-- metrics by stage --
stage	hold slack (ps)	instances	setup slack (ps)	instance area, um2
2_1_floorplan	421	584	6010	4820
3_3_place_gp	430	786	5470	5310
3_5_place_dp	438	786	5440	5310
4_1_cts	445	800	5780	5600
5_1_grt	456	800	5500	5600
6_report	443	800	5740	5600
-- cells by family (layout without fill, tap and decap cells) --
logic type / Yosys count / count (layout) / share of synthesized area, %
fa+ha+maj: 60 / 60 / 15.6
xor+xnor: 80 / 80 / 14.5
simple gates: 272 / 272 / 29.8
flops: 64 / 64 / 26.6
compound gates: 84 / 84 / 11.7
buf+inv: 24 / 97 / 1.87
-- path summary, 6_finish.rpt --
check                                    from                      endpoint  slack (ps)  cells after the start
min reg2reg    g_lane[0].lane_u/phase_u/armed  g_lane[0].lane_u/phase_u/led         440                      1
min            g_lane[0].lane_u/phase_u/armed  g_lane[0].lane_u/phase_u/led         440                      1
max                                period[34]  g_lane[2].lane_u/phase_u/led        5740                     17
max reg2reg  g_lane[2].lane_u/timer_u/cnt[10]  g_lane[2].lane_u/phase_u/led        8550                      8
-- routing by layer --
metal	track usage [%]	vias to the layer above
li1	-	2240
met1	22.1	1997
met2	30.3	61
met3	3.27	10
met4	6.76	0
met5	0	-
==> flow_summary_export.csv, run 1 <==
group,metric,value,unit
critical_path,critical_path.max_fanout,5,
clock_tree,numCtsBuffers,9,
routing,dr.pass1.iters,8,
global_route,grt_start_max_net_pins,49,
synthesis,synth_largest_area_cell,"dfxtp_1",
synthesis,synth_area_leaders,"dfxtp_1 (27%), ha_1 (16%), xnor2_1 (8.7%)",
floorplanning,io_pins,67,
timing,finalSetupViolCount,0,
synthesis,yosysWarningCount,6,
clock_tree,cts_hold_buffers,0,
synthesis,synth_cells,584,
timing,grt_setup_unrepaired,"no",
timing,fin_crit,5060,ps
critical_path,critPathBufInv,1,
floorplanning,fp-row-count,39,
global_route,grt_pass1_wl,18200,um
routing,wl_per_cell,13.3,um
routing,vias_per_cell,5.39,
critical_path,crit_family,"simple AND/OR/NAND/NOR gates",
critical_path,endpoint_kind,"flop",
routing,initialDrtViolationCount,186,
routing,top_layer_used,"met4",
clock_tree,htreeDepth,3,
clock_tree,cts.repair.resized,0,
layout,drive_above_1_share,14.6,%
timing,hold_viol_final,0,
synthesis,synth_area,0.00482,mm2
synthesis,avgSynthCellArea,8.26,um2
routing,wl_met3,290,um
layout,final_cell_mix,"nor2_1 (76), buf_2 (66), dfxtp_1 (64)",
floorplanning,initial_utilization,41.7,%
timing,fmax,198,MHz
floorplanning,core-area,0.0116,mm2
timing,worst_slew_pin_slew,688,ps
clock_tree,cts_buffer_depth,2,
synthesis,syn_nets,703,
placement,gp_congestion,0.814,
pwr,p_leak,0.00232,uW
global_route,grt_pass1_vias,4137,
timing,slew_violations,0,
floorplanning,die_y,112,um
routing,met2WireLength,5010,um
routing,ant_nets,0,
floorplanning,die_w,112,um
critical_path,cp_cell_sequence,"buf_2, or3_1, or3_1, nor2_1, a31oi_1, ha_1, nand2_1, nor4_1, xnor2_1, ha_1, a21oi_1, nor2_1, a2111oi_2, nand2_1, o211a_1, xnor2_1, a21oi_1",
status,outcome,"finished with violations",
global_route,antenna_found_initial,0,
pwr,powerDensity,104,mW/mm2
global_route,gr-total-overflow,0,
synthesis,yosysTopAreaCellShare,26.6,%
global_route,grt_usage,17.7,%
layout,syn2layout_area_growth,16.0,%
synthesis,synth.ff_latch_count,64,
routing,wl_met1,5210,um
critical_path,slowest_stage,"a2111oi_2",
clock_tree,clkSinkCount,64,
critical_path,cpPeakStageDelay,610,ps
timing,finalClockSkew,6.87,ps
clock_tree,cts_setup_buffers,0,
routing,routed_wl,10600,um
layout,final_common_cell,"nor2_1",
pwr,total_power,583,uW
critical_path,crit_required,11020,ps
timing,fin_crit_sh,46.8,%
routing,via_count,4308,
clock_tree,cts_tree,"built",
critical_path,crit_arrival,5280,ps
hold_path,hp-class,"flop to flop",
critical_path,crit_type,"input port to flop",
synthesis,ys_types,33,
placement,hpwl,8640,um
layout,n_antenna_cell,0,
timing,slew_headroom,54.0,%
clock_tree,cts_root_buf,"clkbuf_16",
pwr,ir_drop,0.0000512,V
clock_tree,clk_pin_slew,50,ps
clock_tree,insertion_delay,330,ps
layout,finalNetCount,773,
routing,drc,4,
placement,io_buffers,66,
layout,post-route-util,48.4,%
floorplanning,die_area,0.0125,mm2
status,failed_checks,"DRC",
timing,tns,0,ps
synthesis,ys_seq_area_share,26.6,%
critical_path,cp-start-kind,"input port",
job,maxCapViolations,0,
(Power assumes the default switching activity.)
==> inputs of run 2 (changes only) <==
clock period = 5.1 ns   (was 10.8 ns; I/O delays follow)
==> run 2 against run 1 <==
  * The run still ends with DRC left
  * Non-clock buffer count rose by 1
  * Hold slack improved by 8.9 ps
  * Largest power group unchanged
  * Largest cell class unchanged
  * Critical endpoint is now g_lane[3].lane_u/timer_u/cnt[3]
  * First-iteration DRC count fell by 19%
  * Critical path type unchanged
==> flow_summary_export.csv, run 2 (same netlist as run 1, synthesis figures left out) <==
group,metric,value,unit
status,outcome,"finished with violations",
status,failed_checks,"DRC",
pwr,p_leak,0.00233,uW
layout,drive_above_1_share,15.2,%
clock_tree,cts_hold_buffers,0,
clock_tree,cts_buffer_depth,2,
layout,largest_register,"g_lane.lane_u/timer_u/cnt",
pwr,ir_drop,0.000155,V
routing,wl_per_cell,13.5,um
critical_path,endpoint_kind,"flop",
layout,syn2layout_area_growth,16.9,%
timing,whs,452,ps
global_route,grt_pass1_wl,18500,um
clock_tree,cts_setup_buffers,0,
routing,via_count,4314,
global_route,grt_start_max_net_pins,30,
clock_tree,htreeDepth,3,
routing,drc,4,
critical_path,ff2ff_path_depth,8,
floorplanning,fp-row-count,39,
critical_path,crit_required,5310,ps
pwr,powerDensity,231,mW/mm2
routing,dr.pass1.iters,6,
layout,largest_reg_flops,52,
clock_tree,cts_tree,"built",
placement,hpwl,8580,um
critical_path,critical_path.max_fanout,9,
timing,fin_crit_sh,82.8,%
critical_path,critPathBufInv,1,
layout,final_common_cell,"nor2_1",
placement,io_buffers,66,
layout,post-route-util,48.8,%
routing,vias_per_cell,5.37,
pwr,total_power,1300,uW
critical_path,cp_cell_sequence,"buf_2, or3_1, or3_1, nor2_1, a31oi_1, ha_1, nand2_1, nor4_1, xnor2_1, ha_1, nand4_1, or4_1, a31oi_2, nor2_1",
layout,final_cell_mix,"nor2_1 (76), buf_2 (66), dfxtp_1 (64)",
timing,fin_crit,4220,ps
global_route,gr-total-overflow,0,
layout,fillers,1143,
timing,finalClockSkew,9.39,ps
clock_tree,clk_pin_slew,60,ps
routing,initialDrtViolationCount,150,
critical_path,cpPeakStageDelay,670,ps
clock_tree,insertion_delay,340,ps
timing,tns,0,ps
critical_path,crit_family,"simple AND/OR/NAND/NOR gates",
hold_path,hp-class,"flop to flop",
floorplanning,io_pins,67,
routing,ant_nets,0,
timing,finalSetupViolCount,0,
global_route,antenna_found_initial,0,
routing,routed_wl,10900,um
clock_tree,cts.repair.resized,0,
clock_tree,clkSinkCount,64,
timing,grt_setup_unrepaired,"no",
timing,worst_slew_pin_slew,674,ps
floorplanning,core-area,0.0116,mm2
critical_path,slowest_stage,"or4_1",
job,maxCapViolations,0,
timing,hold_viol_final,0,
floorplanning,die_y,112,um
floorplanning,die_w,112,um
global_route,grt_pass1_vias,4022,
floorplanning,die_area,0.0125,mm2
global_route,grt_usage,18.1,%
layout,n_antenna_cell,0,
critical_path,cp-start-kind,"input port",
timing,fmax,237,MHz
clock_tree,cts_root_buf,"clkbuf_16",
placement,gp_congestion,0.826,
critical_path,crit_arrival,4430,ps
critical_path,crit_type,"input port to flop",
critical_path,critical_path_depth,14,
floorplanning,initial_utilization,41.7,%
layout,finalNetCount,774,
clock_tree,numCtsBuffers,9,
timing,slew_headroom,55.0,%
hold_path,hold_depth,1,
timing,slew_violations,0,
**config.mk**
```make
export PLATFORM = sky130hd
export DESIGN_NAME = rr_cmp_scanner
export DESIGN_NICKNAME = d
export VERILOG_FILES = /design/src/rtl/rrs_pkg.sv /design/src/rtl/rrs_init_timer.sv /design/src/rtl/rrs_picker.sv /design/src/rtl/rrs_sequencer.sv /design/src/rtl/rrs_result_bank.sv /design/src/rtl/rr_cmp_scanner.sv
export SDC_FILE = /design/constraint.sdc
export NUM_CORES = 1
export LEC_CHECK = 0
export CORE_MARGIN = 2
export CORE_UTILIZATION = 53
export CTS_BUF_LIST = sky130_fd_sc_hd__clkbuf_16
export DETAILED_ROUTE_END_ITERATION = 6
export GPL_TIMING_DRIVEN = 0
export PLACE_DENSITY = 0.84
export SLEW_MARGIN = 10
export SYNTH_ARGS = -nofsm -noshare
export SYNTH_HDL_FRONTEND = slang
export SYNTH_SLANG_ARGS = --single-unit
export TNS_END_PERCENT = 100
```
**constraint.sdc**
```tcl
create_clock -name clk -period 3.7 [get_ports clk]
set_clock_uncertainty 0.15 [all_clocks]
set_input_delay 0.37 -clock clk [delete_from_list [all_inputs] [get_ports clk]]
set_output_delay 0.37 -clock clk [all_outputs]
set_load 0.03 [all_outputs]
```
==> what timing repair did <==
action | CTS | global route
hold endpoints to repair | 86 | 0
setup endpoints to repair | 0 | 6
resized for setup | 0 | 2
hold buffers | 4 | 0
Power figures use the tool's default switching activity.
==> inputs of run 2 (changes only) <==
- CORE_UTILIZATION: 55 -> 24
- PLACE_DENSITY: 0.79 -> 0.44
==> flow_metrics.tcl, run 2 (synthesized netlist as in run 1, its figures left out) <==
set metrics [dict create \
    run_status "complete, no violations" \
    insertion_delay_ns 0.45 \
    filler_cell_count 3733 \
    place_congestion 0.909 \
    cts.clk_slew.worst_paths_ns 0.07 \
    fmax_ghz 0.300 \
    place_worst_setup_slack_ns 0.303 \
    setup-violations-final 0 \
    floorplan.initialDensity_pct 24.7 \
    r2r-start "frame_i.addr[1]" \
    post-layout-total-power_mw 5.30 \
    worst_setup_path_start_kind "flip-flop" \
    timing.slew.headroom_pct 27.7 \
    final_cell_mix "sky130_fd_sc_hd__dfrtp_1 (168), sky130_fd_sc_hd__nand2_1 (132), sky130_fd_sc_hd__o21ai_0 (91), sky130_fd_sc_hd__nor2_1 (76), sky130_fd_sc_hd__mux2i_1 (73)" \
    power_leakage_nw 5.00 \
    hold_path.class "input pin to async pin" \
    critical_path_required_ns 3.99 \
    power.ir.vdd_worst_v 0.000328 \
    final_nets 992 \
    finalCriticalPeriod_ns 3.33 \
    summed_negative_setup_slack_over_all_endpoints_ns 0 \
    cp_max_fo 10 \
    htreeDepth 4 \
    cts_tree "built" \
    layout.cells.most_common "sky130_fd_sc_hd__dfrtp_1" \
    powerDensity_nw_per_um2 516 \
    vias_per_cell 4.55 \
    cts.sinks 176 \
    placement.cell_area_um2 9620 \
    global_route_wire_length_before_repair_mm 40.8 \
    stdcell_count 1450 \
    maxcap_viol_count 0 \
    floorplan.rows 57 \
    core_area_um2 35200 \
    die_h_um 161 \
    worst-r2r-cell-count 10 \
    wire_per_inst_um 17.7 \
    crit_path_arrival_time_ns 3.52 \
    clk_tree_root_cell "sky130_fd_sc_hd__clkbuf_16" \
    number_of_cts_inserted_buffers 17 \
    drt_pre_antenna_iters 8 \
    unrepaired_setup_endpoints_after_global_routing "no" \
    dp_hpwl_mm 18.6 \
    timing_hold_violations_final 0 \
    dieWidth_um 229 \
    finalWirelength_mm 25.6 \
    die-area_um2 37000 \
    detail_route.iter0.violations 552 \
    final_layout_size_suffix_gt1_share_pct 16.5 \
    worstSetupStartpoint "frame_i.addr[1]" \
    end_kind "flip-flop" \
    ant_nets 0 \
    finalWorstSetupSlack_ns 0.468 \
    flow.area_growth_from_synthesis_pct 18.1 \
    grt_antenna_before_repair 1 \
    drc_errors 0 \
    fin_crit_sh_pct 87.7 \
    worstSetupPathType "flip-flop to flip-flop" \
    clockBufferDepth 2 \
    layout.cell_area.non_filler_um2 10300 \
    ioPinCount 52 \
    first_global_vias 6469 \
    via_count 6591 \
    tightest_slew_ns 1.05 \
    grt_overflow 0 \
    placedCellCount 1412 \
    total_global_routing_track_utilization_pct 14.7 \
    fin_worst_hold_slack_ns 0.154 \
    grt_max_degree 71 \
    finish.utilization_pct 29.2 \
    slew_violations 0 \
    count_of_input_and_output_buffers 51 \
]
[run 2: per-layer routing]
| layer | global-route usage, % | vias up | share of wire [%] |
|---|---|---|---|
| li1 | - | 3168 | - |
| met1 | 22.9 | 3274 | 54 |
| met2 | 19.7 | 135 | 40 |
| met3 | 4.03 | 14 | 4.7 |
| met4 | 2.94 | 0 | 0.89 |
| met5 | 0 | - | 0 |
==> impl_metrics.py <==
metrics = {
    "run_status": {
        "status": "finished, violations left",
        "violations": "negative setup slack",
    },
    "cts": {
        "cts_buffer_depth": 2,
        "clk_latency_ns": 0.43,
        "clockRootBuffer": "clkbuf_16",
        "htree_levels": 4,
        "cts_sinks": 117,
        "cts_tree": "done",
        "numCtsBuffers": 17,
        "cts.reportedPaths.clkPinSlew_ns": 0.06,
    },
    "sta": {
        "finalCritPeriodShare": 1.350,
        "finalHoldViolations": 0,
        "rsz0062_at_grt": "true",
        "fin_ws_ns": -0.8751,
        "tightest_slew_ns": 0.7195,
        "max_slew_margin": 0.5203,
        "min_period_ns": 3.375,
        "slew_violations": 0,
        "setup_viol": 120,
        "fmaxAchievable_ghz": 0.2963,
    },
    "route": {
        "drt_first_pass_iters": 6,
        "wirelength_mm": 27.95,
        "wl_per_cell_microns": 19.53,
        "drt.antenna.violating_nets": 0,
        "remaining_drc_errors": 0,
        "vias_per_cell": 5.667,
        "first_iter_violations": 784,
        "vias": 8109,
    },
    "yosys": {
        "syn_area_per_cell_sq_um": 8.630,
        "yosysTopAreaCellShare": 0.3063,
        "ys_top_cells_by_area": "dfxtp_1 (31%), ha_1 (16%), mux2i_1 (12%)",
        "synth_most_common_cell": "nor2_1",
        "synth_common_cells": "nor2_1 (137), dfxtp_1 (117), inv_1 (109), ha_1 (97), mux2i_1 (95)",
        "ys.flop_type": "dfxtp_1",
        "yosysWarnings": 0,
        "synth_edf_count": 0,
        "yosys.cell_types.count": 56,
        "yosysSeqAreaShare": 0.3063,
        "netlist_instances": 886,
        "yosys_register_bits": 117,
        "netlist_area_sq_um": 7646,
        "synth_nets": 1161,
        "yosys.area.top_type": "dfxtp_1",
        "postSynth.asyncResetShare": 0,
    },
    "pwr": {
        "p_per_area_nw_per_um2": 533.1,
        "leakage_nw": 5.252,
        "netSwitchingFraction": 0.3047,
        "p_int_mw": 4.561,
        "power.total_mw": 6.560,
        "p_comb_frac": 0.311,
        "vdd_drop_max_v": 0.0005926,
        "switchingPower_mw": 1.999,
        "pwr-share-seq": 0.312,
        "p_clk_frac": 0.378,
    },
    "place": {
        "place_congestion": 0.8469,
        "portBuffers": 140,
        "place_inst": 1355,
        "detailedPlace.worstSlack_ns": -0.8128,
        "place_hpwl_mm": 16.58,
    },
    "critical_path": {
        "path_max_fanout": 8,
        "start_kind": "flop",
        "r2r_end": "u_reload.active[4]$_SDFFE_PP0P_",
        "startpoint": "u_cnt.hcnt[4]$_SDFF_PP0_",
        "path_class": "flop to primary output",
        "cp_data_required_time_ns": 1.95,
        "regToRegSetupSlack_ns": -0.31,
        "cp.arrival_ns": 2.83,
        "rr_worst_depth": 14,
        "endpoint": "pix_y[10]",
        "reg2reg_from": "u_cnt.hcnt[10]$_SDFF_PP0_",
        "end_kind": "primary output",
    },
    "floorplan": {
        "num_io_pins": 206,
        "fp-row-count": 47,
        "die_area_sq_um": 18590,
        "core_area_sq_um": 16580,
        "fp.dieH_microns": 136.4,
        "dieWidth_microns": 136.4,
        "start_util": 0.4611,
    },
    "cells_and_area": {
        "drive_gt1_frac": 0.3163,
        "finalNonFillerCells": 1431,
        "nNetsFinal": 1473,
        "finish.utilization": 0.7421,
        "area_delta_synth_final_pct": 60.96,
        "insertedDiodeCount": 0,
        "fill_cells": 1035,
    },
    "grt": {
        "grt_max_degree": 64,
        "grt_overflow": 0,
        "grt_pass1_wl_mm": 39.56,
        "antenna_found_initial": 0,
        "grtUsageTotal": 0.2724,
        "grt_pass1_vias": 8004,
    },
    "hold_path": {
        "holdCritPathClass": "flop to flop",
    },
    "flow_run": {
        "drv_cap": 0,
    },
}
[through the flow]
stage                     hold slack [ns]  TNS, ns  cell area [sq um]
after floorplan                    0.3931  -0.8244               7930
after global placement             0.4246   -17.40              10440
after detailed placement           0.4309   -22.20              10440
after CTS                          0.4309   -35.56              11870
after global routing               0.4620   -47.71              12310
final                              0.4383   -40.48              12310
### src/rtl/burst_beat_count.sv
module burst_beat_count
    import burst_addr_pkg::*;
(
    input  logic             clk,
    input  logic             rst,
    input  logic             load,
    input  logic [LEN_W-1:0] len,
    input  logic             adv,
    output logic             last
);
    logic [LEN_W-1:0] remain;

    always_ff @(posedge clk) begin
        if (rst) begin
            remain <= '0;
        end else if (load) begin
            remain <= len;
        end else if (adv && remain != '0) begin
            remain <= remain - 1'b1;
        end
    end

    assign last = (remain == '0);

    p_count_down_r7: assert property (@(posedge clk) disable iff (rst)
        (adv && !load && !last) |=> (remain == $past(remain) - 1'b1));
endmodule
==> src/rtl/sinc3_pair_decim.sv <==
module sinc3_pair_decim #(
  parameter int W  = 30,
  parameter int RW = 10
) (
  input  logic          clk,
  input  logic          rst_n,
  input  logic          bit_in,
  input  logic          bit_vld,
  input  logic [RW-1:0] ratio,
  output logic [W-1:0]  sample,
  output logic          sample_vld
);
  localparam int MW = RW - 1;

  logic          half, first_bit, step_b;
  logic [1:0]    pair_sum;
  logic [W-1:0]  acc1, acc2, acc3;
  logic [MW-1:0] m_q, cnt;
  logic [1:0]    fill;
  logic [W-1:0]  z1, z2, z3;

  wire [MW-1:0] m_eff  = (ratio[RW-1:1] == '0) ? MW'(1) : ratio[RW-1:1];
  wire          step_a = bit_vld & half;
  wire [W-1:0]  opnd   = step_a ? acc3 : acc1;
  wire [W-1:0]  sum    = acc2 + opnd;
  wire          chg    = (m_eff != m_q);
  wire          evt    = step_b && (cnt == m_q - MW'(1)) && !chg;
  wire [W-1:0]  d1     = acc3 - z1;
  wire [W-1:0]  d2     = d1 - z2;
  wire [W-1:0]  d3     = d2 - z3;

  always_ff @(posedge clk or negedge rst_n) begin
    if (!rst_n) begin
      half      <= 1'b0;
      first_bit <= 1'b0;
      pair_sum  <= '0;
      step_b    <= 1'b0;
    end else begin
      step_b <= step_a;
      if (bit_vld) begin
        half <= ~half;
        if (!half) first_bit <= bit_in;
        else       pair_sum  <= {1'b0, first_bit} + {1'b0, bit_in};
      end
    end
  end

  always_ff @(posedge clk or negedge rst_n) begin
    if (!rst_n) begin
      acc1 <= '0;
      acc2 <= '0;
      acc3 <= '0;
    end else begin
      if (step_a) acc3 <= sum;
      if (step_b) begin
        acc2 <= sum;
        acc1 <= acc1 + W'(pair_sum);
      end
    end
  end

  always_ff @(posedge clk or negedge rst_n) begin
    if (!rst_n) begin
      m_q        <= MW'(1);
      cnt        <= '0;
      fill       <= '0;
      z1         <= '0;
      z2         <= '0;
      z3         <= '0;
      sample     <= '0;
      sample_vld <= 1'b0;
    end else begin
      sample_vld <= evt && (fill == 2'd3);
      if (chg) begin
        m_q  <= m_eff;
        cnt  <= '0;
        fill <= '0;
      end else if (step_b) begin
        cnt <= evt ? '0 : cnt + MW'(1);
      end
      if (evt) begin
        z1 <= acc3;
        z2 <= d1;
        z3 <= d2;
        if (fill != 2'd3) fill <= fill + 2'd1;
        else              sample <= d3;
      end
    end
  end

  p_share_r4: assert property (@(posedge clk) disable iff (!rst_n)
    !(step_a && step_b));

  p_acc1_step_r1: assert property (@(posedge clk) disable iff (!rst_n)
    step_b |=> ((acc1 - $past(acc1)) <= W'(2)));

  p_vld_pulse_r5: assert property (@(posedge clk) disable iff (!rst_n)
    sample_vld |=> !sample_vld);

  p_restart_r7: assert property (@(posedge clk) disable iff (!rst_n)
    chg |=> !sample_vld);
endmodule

## GOAL OF THE EXERCISE
Count how many lines above contain the word "activity". Reply with the number alone.

## ANSWER FOR THIS EXERCISE
2